オープンコレクションプレートで、10ミリモルトリスの2ミルでカラムを2回洗います。開いたコレクションプレートを96ウェルプレートに交換します。最初の溶出分数は、最初の行または2番目の行に集めることができます。
2列目に溶け出すために、これらの位置から注射器のプランジャーを取り外します。Q セファローズ列をこれらの位置に移動し、最初の行の開いた列にシリンジ のプランジャーを配置します。第1塩濃度の1ミリリットルをQセファローズ列にピペットする。
ポンプの電源を入れ、溶出を収集します。次の溶出を収集するには、次の位置から注射器のプランジャーを取り外し、Qセファローズ列をこれらの位置に移動し、前の位置のプランジャーを交換します。溶出に使用される連続した塩濃度ごとにこれらのステップを繰り返します。
4 つの溶出ごとに新しいコレクション プレートが使用され、すべてのプレートにラベルが付いて保存されていることを確認します。オープンコレクションプレートで、4つのモル塩化ナトリウム、10ミリモルトリスの2ミルで柱を洗います。20%エタノールの2ミルをピレットし、ビーズのすぐ上になるまでこれを実行し、保管のために列を密封します。
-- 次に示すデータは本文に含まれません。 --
From an optimization exercise on the open Yosys and OpenROAD flow, aimed at small area, a short achievable clock period and few clock cycles per item; shortcuts taken in it are not production practice.
No functional check of the RTL was part of any run shown here.
Power is estimated from default activity; no workload was simulated.

[design/flow/config.mk]
export PLATFORM = sky130hd
export DESIGN_NAME = ssaf_chdec
export DESIGN_NICKNAME = ssaf_chdec
export VERILOG_FILES = /design/flow/design.v
export SDC_FILE = /design/flow/constraint.sdc
export NUM_CORES = 4
export LEC_CHECK = 0
export ABC_CLOCK_PERIOD_IN_PS = 4000
export CAP_MARGIN = 20
export CORE_MARGIN = 2
export CORE_UTILIZATION = 40
export PLACE_DENSITY = 0.6
export SETUP_SLACK_MARGIN = 5
export SLEW_MARGIN = 20
[design/flow/constraint.sdc]
create_clock -name core_clock -period 10.0 [get_ports {clk}]
set_input_delay 2.0000 -clock core_clock [delete_from_list [all_inputs] [get_ports {clk}]]
set_output_delay 2.0000 -clock core_clock [all_outputs]
set_load 0.01 [all_outputs]
Source: an optimization exercise on an open RTL-to-GDS flow (aim: small area). Production flows keep margins and buffers that such runs may drop.
The RTL was checked by simulation tests, not by an equivalence proof against the original design.
Power figures rest on the tool's default switching activity, not on a simulated workload.

## msf60_core
module msf60_core (
    input  wire        clk,
    input  wire        rst,           
    input  wire        cmd_valid,
    output wire        cmd_ready,
    input  wire [63:0] cmd_word,
    output wire        rsp_valid,
    output wire [31:0] rsp_data,
    output wire        acc_valid,
    input  wire        acc_ready,
    output wire [3:0]  acc_kind,
    output wire [8:0]  acc_value,
    output wire        acc_is_valid,
    output wire        acc_track,
    input  wire        acc_answer
);
    localparam [31:0] K_A0     = 32'd150_000;
    localparam [31:0] K_AA     = 32'd250_000;
    localparam [31:0] K_AB     = 32'd350_000;
    localparam [31:0] K_MIN    = 32'd550_000;
    localparam [31:0] K_RUN    = 32'd1_500_000;
    localparam [31:0] K_P450   = 32'd450_000;
    localparam [31:0] K_PMIN   = 32'd650_000;
    localparam [31:0] K_SPIKE0 = 32'd30_000;
    localparam [4:0] S_CLR  = 5'd0;    
    localparam [4:0] S_IDLE = 5'd1;
    localparam [4:0] S_EA   = 5'd2;    
    localparam [4:0] S_EB   = 5'd3;    
    localparam [4:0] S_EW   = 5'd4;    
    localparam [4:0] S_SA   = 5'd5;    
    localparam [4:0] S_SB   = 5'd6;    
    localparam [4:0] S_M1   = 5'd7;    
    localparam [4:0] S_M2   = 5'd8;    
    localparam [4:0] S_P    = 5'd9;    
    localparam [4:0] S_CALL = 5'd10;   
    localparam [4:0] S_FW   = 5'd11;   
    localparam [4:0] S_FC   = 5'd12;   
    localparam [4:0] S_PRE  = 5'd13;   
    localparam [4:0] S_RSP  = 5'd14;   
    localparam [4:0] S_RV   = 5'd15;   
    localparam [4:0] S_RB   = 5'd16;   
    localparam [3:0] T_ZERO = 4'd0;
    localparam [3:0] T_EDGE = 4'd1;
  ...
Settings: LEC_CHECK=0, ABC_AREA=1, CAP_MARGIN=20, CORE_MARGIN=2, CORE_UTILIZATION=60, CTS_BUF_LIST=sky130_fd_sc_hd__clkbuf_8, CTS_CLUSTER_DIAMETER=80, CTS_CLUSTER_SIZE=16, PLACE_DENSITY=0.75, SLEW_MARGIN=20; clock period 15.0 ns.
standard.sh (not shown) runs the stock make flow with config.mk's settings and CLKGATE_MAP_FILE= SYNTH_SCRIPT=/design/flow/synth_recipe.tcl, a recipe that flattens the netlist after the stock synthesis.
==> flow/flow/run.sh <==
#!/bin/bash
# Standard layout, with the port buffers that buffer_ports inserts made the
# smallest buffer of the library instead of clkdlybuf4s50_1.
set -euo pipefail
export BUFFER_PORTS_ARGS="-buffer_cell sky130_fd_sc_hd__buf_1"
bash standard.sh > standard.log 2>&1
The first run completed without violations.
一例として、MCPAはニッケルNTAによる変性条件下での14個のAbpSH3変異体の精製に成功した。タンパク質はまだ大部分が純粋であるが、小さな汚染物質は25キロダルトンで見ることができます。変性条件で見られる小さな汚染物質は、ネイティブ条件で除去されます。
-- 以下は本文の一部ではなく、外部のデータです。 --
Background: an optimization exercise with open tools, aiming at small area, a short achievable clock period and few clock cycles. Do not read the settings as production practice. RTL that was checked went through simulation tests only; none was proved equivalent to the original. Only the layout flow was run in runs 2 and 3; the RTL was not checked for function there. The clock port is modelled as an ideal driver; clocking choices that lean on that would not hold on a real chip. Power is estimated from default activity; no workload was simulated.

==> flow/config.mk <==
export PLATFORM = sky130hd
export DESIGN_NAME = mansos_demod
export DESIGN_NICKNAME = mansos_demod
export VERILOG_FILES = /design/flow/design.v
export SDC_FILE = /design/flow/constraint.sdc
export NUM_CORES = 4
export LEC_CHECK = 0
export CAP_MARGIN = 20
export CORE_MARGIN = 2
export CORE_UTILIZATION = 40
export SLEW_MARGIN = 20
==> flow/constraint.sdc <==
create_clock -name core_clock -period 14.0 [get_ports {clk}]
set_input_delay 2.8000 -clock core_clock [delete_from_list [all_inputs] [get_ports {clk}]]
set_output_delay 2.8000 -clock core_clock [all_outputs]
set_load 0.01 [all_outputs]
これは、11種類のSH3ドメインを精製した際に示した。これは、MCPAが精製条件の比較に使用できることを示しています。AbpSH3は、イオン交換精製を介して、大部分の汚染物質から、分解物から分離することができる。
かなり純粋なAbpSH3タンパク質の良好な収率は、種々のより高い分子量の汚染物質で回収された。MCPAとのイオン交換を用いたニッケル-NTA後の試料の精製は、これらの高重量汚染物質を正常に除去しました。まだわずかな汚染がありますが、分画はまだ大部分が純粋であり、NMRと熱化学的変性アッセイを使用して良好な生物物理学データを生み出しています。
結論として、我々の仮説は正しく、MCPAは異なるクロマトグラフィー技術を用いてミリグラム量のタンパク質を正常に精製できることを示している。MCPA システムは、同じ実行内で複数の方法で構成して、精製条件を最適化することができます。セットアップは、特に日常的にタンパク質を精製しないラボでは、シンプルで安価で、経験の浅いユーザーを訓練するのは簡単です。